Filter out every line below that lacks "block", and copy the rest.

──────────

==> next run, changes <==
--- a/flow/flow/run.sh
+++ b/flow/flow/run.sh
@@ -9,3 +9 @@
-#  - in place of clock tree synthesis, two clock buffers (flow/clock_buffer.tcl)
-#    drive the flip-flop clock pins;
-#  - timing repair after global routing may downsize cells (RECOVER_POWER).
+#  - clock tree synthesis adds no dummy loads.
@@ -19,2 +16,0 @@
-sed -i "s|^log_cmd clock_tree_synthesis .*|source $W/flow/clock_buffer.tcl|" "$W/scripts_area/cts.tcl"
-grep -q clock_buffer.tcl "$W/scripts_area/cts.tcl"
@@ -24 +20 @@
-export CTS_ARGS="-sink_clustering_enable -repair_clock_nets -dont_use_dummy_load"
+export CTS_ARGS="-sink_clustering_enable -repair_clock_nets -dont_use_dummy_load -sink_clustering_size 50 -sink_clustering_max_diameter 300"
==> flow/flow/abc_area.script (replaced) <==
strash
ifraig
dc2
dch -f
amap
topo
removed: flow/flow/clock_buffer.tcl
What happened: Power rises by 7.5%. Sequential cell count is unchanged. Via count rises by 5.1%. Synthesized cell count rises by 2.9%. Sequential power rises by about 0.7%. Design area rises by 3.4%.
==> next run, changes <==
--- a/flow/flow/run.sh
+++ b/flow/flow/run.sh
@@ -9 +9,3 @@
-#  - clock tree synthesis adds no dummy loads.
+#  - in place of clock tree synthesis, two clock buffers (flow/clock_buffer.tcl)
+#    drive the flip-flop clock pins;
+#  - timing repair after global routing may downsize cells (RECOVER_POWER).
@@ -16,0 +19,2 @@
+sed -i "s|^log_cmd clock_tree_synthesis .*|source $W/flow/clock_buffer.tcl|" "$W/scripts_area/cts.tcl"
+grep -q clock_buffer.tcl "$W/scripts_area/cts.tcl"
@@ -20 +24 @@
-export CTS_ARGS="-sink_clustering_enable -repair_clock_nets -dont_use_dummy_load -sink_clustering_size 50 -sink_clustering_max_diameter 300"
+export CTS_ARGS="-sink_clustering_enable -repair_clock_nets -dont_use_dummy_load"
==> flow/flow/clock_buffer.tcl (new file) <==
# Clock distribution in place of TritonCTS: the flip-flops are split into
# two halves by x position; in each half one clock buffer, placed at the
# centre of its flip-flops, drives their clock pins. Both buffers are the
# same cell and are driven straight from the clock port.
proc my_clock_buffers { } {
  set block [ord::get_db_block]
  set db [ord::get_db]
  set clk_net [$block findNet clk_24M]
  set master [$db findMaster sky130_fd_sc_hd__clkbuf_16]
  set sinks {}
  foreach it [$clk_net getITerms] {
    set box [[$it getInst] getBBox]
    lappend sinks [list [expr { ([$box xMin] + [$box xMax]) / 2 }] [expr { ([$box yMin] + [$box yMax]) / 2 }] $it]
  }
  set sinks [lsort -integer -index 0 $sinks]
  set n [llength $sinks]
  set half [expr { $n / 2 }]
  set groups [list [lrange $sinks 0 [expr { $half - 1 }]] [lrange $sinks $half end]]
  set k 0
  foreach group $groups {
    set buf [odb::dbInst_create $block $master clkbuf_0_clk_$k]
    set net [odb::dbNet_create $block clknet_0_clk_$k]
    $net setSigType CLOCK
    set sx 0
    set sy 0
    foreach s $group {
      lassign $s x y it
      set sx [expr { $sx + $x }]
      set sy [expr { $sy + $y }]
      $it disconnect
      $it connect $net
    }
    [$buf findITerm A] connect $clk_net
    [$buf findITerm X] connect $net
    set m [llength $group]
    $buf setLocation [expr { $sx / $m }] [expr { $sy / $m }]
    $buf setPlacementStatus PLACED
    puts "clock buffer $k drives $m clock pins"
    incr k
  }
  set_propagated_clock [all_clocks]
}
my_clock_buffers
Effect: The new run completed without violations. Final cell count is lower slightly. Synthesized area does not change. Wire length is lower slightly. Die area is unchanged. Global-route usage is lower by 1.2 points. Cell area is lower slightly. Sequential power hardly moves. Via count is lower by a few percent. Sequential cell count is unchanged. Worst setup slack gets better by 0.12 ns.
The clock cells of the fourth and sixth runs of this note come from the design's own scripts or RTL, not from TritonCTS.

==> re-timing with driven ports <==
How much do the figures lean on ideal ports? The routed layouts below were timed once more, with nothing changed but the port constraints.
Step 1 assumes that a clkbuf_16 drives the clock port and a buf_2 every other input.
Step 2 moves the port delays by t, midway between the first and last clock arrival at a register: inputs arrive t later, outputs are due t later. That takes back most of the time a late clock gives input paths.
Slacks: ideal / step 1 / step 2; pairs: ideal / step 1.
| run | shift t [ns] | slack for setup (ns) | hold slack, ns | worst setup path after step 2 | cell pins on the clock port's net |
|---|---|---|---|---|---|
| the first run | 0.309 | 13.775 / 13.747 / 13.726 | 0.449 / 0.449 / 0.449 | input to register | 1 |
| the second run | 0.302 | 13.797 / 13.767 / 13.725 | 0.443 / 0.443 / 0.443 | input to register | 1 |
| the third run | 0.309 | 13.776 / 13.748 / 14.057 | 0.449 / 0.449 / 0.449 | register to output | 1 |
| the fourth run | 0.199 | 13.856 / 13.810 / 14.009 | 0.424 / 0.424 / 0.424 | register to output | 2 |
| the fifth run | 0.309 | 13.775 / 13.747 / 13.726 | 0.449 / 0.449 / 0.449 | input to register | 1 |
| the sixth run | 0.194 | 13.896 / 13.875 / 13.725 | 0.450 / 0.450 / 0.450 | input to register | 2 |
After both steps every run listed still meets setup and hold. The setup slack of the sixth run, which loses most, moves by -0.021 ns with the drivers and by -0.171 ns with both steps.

──────────

Task result:
  set block [ord::get_db_block]
  set clk_net [$block findNet clk_24M]
    set buf [odb::dbInst_create $block $master clkbuf_0_clk_$k]
    set net [odb::dbNet_create $block clknet_0_clk_$k]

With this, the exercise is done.